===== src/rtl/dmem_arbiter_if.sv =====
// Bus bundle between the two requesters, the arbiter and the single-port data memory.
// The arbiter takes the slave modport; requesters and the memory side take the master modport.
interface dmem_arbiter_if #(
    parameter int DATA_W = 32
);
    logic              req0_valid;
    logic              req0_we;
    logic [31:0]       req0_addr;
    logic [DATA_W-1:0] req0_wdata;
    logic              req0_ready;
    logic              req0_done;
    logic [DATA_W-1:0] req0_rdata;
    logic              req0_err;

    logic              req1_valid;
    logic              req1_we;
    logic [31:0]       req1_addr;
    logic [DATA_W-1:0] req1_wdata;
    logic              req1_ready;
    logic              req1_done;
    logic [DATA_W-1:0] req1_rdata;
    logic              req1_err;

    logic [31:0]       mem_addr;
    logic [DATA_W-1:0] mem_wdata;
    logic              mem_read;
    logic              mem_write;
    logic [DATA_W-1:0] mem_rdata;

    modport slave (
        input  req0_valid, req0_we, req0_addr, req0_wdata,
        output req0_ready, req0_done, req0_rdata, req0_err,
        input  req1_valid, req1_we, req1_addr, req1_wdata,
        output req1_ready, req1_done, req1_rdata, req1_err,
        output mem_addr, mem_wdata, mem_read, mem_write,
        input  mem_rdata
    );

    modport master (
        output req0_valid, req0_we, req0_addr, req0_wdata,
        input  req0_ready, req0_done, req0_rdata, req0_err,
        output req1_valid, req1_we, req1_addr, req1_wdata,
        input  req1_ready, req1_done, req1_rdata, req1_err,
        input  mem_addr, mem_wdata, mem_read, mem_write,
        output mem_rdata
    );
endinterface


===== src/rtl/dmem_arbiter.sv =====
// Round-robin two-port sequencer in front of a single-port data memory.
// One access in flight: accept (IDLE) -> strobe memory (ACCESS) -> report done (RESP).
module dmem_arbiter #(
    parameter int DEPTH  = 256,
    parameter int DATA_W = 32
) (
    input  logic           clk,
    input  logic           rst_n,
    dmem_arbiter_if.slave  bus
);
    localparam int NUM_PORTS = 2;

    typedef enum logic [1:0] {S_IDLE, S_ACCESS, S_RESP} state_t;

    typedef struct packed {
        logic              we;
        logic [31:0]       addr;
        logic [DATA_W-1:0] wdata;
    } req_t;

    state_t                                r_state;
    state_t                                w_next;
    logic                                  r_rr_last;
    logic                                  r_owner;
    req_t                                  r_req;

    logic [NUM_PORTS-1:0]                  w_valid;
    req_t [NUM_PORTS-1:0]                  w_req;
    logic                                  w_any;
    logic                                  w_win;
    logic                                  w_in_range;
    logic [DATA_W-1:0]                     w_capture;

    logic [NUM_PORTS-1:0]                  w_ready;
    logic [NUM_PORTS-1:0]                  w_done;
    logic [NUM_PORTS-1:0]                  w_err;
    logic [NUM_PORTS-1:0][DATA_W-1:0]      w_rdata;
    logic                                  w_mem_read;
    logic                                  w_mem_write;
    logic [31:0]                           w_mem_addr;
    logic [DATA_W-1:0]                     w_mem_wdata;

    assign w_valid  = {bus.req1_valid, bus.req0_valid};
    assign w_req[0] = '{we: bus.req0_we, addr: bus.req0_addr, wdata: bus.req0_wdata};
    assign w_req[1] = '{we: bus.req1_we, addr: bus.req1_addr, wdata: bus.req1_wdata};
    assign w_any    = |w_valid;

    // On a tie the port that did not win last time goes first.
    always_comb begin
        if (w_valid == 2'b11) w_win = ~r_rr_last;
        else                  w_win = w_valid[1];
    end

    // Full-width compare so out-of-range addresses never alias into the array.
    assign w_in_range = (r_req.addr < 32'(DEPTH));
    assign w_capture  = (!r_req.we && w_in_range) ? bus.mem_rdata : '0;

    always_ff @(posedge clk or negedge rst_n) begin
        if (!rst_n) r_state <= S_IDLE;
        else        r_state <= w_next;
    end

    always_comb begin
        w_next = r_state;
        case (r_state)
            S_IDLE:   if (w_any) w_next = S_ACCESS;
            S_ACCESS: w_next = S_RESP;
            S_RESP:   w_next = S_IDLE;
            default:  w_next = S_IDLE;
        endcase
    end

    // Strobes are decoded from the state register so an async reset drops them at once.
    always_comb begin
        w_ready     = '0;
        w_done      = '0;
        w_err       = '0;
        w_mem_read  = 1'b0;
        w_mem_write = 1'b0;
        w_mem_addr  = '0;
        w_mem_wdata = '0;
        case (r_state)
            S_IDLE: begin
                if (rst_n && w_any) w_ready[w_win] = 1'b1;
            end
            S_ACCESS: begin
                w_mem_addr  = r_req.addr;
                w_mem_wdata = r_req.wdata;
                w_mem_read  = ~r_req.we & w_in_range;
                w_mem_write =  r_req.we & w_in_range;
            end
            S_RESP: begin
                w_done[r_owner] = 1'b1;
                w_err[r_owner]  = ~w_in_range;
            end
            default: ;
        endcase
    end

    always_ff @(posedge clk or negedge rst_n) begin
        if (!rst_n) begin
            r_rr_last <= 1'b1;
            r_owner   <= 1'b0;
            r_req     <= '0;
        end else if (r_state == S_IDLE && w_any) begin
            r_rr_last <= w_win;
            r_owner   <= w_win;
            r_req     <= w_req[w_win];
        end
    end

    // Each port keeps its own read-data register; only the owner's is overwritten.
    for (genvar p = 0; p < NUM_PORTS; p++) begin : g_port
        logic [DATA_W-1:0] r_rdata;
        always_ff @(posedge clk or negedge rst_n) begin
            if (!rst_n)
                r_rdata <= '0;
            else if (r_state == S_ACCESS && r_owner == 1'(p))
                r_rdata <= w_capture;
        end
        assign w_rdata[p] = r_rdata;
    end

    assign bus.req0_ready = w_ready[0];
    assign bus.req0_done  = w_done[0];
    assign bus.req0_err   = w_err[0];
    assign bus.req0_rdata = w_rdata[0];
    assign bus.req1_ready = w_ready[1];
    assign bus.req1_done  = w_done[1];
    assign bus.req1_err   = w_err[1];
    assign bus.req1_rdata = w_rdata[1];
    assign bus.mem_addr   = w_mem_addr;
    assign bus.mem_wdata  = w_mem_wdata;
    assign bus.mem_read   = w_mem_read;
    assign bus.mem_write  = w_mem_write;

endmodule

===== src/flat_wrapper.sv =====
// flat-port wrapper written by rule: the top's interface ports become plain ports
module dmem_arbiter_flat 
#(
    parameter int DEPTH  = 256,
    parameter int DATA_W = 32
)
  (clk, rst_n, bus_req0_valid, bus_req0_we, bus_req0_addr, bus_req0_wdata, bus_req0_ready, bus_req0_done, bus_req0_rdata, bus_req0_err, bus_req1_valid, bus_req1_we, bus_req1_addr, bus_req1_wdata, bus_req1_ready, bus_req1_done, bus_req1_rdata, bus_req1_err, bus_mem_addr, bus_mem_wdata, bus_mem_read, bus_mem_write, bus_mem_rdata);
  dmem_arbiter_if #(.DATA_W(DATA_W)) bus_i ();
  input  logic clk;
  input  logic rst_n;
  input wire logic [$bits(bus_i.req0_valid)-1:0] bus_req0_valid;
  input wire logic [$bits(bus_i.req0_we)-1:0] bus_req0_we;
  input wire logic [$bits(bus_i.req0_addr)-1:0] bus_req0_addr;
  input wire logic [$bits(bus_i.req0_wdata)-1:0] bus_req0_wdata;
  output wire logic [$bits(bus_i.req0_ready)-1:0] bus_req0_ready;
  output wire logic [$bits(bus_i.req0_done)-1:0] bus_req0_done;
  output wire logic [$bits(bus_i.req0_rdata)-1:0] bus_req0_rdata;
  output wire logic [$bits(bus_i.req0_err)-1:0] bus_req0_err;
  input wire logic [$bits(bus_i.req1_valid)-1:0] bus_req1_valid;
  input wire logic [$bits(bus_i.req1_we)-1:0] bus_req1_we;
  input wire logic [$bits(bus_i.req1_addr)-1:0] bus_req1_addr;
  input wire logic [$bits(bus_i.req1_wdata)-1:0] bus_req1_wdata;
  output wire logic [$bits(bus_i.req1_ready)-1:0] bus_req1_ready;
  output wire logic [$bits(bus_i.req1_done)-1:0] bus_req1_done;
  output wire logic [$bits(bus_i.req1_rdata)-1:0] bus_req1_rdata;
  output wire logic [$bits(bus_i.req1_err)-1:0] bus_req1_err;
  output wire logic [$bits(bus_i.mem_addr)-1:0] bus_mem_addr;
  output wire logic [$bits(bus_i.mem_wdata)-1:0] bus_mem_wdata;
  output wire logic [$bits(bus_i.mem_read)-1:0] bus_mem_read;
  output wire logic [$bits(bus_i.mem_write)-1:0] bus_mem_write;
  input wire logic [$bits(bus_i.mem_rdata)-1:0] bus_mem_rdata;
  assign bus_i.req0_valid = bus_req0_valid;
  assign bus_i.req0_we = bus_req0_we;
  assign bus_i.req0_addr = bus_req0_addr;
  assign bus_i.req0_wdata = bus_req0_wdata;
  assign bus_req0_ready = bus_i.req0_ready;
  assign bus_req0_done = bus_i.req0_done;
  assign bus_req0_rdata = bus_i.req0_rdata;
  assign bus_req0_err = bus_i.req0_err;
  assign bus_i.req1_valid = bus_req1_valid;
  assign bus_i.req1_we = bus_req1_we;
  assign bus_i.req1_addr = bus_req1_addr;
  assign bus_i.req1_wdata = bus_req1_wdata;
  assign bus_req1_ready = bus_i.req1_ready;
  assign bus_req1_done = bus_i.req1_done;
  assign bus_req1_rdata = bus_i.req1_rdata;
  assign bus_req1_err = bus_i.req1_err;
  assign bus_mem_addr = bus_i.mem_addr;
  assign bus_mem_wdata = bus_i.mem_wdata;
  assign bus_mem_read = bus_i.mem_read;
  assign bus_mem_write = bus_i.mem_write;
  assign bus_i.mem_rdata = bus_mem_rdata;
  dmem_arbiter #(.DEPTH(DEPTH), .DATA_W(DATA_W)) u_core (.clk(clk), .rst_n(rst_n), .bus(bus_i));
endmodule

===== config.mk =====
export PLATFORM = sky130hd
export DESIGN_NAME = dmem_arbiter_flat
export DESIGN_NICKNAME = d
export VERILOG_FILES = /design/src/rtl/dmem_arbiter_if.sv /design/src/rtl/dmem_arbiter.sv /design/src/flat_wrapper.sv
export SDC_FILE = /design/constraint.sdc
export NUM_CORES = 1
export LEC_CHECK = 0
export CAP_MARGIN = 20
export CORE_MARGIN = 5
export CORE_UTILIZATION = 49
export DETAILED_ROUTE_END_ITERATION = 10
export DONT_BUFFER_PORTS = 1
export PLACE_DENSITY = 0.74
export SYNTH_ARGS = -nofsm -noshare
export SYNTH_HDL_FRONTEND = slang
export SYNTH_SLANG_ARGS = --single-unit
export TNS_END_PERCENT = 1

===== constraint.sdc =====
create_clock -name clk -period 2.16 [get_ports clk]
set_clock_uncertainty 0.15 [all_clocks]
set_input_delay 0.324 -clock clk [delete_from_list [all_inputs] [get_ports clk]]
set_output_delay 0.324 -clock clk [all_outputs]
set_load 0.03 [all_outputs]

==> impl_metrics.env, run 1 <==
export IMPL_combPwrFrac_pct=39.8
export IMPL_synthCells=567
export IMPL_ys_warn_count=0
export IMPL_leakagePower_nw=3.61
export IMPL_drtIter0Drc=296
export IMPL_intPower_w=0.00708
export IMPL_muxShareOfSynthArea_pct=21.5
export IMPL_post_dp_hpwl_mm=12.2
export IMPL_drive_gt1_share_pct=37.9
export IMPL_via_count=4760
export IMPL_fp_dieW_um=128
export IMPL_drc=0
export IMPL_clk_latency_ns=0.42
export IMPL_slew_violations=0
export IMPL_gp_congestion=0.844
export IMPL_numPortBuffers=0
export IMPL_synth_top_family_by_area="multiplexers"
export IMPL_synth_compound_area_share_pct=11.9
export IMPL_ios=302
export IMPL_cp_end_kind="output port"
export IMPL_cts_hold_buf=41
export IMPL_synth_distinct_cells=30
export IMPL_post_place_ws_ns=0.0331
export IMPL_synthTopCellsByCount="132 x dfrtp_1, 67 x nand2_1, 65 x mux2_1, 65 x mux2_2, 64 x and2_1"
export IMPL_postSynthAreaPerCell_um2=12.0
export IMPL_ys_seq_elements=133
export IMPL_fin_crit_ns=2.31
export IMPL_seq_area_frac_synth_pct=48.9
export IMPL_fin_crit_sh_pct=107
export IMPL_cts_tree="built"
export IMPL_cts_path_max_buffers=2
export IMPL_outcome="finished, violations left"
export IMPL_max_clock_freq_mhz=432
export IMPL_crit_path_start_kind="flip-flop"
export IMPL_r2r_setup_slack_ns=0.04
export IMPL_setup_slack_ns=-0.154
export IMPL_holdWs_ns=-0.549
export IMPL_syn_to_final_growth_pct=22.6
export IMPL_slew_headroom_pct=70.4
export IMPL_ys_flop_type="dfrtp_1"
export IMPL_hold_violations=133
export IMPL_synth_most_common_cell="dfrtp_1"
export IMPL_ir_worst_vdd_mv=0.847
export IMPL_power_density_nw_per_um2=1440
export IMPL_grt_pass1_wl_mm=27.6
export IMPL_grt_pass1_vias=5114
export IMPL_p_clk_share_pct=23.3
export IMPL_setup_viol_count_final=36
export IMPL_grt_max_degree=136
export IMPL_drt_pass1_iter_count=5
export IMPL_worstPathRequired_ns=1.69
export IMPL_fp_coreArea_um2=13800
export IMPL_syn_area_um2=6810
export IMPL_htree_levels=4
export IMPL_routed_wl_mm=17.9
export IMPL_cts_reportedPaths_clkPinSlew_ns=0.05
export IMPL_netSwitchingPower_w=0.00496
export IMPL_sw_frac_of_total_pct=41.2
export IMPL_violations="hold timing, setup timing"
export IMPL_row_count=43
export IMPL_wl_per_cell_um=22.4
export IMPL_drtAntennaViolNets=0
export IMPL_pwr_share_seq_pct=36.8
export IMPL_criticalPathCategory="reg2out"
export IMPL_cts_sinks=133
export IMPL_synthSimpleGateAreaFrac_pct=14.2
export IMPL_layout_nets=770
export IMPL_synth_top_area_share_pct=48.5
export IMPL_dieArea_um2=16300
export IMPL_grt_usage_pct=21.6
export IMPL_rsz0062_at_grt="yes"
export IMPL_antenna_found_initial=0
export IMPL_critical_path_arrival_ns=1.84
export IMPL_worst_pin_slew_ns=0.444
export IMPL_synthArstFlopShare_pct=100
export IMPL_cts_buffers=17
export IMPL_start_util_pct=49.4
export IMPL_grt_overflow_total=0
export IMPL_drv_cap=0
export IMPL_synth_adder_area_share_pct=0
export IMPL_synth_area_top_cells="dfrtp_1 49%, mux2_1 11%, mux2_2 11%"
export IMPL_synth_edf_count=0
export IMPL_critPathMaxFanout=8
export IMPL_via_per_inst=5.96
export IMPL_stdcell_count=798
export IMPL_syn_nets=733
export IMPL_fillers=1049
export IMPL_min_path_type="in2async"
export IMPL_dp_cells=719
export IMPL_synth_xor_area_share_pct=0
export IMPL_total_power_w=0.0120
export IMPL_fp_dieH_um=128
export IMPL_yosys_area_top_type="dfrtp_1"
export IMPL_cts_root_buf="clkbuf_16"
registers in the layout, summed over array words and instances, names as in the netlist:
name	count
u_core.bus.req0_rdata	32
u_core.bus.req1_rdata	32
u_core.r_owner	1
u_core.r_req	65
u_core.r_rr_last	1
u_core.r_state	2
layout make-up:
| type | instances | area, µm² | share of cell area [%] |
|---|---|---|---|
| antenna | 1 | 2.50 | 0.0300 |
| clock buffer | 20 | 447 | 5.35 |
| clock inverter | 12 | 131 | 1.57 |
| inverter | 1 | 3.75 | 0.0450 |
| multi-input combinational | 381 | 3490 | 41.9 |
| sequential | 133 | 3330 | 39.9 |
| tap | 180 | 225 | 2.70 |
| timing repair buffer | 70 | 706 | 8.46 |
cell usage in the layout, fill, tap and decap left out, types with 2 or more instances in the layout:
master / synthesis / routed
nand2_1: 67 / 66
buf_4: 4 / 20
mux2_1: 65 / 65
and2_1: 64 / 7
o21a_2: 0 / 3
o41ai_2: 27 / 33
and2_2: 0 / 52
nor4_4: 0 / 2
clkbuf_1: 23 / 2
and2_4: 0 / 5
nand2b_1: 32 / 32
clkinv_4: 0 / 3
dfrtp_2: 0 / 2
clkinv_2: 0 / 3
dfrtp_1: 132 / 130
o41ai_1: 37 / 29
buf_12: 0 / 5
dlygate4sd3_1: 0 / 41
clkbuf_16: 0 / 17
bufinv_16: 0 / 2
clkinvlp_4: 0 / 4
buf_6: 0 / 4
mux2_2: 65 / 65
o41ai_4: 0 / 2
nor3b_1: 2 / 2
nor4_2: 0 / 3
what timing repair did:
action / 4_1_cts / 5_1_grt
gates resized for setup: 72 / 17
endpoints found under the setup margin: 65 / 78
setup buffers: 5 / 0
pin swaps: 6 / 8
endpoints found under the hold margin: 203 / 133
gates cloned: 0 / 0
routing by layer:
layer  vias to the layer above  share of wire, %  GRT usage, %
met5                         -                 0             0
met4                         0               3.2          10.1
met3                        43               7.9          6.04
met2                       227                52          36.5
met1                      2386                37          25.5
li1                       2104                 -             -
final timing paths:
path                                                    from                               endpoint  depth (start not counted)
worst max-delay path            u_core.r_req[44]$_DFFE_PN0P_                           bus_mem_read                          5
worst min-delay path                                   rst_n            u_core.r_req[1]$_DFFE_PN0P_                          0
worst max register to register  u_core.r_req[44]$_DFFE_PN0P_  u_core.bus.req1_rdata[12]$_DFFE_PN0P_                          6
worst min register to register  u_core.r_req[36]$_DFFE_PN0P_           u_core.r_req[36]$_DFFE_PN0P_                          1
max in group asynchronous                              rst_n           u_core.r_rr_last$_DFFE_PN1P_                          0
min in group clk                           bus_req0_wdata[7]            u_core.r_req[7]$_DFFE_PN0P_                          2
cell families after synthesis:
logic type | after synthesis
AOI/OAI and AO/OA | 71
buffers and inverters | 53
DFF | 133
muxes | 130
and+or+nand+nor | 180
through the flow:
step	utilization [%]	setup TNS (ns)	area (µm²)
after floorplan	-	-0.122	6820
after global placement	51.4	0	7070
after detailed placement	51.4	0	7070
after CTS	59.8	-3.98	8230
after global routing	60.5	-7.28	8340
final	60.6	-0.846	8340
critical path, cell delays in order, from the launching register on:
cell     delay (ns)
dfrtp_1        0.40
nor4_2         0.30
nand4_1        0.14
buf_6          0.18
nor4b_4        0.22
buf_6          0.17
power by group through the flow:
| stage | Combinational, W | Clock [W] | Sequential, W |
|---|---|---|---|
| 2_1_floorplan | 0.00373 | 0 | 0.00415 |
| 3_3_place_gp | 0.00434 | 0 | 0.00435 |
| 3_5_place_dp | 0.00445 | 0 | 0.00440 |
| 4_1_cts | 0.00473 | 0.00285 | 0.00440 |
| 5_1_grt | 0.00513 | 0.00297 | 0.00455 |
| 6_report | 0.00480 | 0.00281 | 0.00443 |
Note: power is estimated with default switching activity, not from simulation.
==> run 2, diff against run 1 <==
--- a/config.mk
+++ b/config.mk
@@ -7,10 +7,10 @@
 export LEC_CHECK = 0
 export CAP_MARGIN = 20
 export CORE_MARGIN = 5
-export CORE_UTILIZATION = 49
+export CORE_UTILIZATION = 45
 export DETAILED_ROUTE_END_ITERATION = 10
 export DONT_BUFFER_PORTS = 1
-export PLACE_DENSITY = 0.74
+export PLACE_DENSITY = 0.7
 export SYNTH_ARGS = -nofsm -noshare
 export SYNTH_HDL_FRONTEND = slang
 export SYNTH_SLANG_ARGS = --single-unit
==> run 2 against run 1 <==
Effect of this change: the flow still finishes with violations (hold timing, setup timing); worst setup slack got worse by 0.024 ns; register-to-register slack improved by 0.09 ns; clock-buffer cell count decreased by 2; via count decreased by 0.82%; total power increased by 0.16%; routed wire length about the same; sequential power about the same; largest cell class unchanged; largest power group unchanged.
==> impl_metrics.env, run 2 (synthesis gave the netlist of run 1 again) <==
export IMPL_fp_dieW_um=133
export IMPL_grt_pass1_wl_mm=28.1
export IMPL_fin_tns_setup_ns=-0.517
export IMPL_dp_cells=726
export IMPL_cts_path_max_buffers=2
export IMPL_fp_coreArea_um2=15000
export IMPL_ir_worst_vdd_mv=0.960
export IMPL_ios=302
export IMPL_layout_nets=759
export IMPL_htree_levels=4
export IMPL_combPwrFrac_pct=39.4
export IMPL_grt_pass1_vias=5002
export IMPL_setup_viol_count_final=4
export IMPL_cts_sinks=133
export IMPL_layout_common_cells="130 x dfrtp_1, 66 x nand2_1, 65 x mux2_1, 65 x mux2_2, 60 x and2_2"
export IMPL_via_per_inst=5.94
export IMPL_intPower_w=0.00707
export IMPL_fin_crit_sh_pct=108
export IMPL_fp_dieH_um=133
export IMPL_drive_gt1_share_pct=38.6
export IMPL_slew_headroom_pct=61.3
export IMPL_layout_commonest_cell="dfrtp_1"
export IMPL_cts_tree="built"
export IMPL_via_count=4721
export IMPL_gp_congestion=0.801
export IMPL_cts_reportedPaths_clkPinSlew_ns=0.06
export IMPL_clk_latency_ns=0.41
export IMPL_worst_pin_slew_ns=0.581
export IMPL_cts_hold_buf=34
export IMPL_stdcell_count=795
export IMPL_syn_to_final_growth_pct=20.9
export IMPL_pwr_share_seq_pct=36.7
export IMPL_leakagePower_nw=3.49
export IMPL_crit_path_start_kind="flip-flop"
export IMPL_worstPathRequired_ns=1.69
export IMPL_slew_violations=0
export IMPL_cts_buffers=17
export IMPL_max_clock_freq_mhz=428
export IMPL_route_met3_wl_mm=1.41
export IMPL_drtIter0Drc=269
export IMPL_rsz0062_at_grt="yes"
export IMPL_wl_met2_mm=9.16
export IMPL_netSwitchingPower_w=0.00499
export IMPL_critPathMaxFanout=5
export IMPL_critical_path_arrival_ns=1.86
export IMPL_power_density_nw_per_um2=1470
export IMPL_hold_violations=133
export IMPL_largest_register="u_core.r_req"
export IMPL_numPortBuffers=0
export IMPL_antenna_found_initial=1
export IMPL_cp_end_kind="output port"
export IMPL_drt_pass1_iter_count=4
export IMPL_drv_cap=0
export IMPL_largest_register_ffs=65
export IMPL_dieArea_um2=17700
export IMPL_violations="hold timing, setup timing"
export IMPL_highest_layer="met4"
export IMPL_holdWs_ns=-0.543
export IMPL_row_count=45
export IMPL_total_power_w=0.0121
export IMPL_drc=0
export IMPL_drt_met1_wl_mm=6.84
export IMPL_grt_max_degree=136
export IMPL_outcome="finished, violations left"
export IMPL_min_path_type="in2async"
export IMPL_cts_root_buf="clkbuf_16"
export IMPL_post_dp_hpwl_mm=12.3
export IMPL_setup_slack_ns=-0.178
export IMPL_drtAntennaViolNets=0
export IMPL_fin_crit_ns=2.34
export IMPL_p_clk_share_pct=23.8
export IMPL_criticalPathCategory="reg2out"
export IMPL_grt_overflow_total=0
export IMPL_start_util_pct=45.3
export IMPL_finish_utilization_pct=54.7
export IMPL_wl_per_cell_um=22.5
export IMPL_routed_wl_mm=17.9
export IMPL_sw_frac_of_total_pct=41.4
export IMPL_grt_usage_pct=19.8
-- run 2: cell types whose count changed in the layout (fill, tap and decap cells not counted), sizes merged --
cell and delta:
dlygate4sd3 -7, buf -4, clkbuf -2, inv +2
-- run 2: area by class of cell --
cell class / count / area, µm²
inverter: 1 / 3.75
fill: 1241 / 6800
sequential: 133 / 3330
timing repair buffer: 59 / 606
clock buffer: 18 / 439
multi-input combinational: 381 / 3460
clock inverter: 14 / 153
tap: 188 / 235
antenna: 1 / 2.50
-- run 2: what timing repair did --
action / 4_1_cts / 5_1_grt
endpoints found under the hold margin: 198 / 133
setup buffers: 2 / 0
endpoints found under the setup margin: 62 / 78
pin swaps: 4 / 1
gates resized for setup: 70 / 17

- Work order -
For this task, write out exactly the lines of the entries above, starting at the line with "export IMPL_grt_usage_pct=21.6" and ending at the line with "export IMPL_synth_edf_count=0", both included, and no others.

- Result of this exercise -
export IMPL_grt_usage_pct=21.6
export IMPL_rsz0062_at_grt="yes"
export IMPL_antenna_found_initial=0
export IMPL_critical_path_arrival_ns=1.84
export IMPL_worst_pin_slew_ns=0.444
export IMPL_synthArstFlopShare_pct=100
export IMPL_cts_buffers=17
export IMPL_start_util_pct=49.4
export IMPL_grt_overflow_total=0
export IMPL_drv_cap=0
export IMPL_synth_adder_area_share_pct=0
export IMPL_synth_area_top_cells="dfrtp_1 49%, mux2_1 11%, mux2_2 11%"
export IMPL_synth_edf_count=0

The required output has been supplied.